Further simplification
If we adopt this trick, I think we can probably just remove the idea
of once fn
s. The main use of those was task bodies and futures,
which are basically solved by the two ideas above. There are other
use cases, but they are rare and I think it’s acceptable to rewrite
them using a fn
that takes arguments. Here is an example:
fn do_once<A, R>(arg: A, op: fn(A) -> R) { op(arg) }
fn something() {
let mut borrowed = ~[1, 2, 3];
let moved = ~[1, 2, 3];
do do_once(moved) |moved| {
borrowed.push(1, 2, 3);
move_it(moved);
}
}
Why keep closures at all?
I think it’s worth keeping fn
closures that implicitly borrow their
environment. They are basically sugar for a trait whose fields are &
and &mut
borrowed pointers, but it is a very sweet sugar that we
build on all over the place. All of our control structures, after all,
are built on closures. Plus, it avoids the need to give “capture
clauses” for this common case.
Where does that leave us?
If we adopted this proposal then the menagerie of function types has become quite tamed. In practice, the two types I imagine one would see commonly are:
- Closures like
fn(T) -> U
- Sendable task bodies like
~Task:Send
More advanced use cases, such as the data parallelism API I am planning and also brson’s work on the scheduler, will expect closures with bounds on their arguments:
fn:Share(T) -> U
, indicating a closure that only closes over “shareable” things (roughly speaking, that is the same as Freeze, but not quite; I’ll discuss this idea more in a future post)fn:Send(T) -> U
, indicating a closure that only closes over sendable things
The full type scheme would be as follows ([]
denotes something
optional, *
denotes repeating):
Closures:
fn [:K] (T*) -> T
where K = K0 [(+ K0)*]
K0 = 'lifetime
| Trait (must be a built-in trait, like Freeze, Shared, Send)
Function pointers:
extern ["ABI"] fn(T*) -> T
where ABI defaults to "Rust" if unspecified.
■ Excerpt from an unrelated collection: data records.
[config.mk]
export PLATFORM = sky130hd
export DESIGN_NAME = sws_top
export DESIGN_NICKNAME = d
export VERILOG_FILES = /design/src/logic/sws_pkg.sv /design/src/logic/sws_top.sv
export SDC_FILE = /design/constraint.sdc
export NUM_CORES = 1
export LEC_CHECK = 0
export BUFFER_PORTS_ARGS = -buffer_cell sky130_fd_sc_hd__buf_2
export CORE_UTILIZATION = 40
export DETAILED_ROUTE_END_ITERATION = 12
export PLACE_DENSITY = 0.53
export SLEW_MARGIN = 15
export SYNTH_ARGS = -nofsm -noshare
export SYNTH_HDL_FRONTEND = slang
export SYNTH_SLANG_ARGS = --single-unit
export TNS_END_PERCENT = 20
[constraint.sdc]
create_clock -name i_sys_clk -period 10.2 [get_ports i_sys_clk]
set_input_delay 0.51 -clock i_sys_clk [delete_from_list [all_inputs] [get_ports i_sys_clk]]
set_output_delay 0.51 -clock i_sys_clk [all_outputs]
set_load 0.01 [all_outputs]
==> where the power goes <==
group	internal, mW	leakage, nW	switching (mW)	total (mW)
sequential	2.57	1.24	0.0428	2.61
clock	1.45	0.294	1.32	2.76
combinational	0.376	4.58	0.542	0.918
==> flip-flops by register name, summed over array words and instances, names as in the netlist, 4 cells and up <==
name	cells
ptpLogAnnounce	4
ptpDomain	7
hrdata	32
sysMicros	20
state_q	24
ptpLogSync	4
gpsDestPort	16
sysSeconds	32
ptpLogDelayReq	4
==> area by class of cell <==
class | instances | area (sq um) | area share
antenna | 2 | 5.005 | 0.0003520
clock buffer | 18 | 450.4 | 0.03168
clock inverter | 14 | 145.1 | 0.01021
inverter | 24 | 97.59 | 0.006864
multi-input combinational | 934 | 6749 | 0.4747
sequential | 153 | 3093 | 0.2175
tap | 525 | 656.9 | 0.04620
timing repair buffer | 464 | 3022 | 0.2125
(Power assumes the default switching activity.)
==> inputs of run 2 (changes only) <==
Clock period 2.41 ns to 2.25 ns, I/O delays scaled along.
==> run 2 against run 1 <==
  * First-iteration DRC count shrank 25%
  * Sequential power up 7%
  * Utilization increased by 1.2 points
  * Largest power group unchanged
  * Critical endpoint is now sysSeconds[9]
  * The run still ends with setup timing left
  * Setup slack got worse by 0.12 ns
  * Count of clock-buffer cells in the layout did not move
**config.mk**
```make
export PLATFORM = sky130hd
export DESIGN_NAME = rss_datapath
export DESIGN_NICKNAME = d
export VERILOG_FILES = /design/src/core/rss_pkg.sv /design/src/core/rss_datapath.sv /design/src/core/rss_shifter.sv /design/src/core/rss_subtractor.sv
export VERILOG_INCLUDE_DIRS = /design/src /design/src/core
export SDC_FILE = /design/constraint.sdc
export NUM_CORES = 1
export LEC_CHECK = 0
export BUFFER_PORTS_ARGS = -buffer_cell sky130_fd_sc_hd__buf_2
export CORE_MARGIN = 3
export CORE_UTILIZATION = 43
export DETAILED_ROUTE_END_ITERATION = 6
export GPL_ROUTABILITY_DRIVEN = 0
export GPL_TIMING_DRIVEN = 0
export SLEW_MARGIN = 20
export SYNTH_ARGS = -nofsm -noshare
export SYNTH_HDL_FRONTEND = slang
export SYNTH_SLANG_ARGS = --single-unit
```
**constraint.sdc**
```tcl
create_clock -name ref_clk -period 4.1 [get_ports ref_clk]
set_input_delay 0.205 -clock ref_clk [delete_from_list [all_inputs] [get_ports ref_clk]]
set_output_delay 0.205 -clock ref_clk [all_outputs]
set_load 0.05 [all_outputs]
```
## config.mk

```make
export PLATFORM = sky130hd
export DESIGN_NAME = timer8_compare_irq_regs
export DESIGN_NICKNAME = d
export VERILOG_FILES = /design/src/hw/timer8_pkg.sv /design/src/hw/timer8_compare_irq_regs.sv /design/src/hw/timer8_irq_line.sv
export SDC_FILE = /design/constraint.sdc
export NUM_CORES = 1
export LEC_CHECK = 0
export ABC_CLOCK_PERIOD_IN_PS = 3000
export BUFFER_PORTS_ARGS = -buffer_cell sky130_fd_sc_hd__buf_2
export CAP_MARGIN = 20
export CORE_AREA = 2 2 89 91
export CTS_CLUSTER_DIAMETER = 40
export DETAILED_ROUTE_END_ITERATION = 6
export DIE_AREA = 0 0 91 93
export PLACE_DENSITY = 0.72
export SLEW_MARGIN = 20
export SYNTH_ARGS = -nofsm -noshare
export SYNTH_HDL_FRONTEND = slang
export SYNTH_SLANG_ARGS = --single-unit
export TNS_END_PERCENT = 50
```

## constraint.sdc

```tcl
create_clock -name clk_in -period 3 [get_ports clk_in]
set_clock_uncertainty 0.05 [all_clocks]
set_input_delay 0.3 -clock clk_in [delete_from_list [all_inputs] [get_ports clk_in]]
set_output_delay 0.3 -clock clk_in [all_outputs]
set_load 0.05 [all_outputs]
```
As an alternative to the extern fn
syntax, I would personally prefer
something like fnptr
, but I’m not sure where the ABI goes then. I
also considered fn:"ABI"
, but that makes the ABI mandatory, and it
kind of looks ugly. So I think I like extern fn
, even though it is a
bit odd since it is in fact the type of all fn items, not only
external functions.
Hat tip
I want to tip my hat to bblum and the various IRC commentators, who forced me to think about this issue a bit more. I don’t know if they will like this proposal, but I like it more than what I had.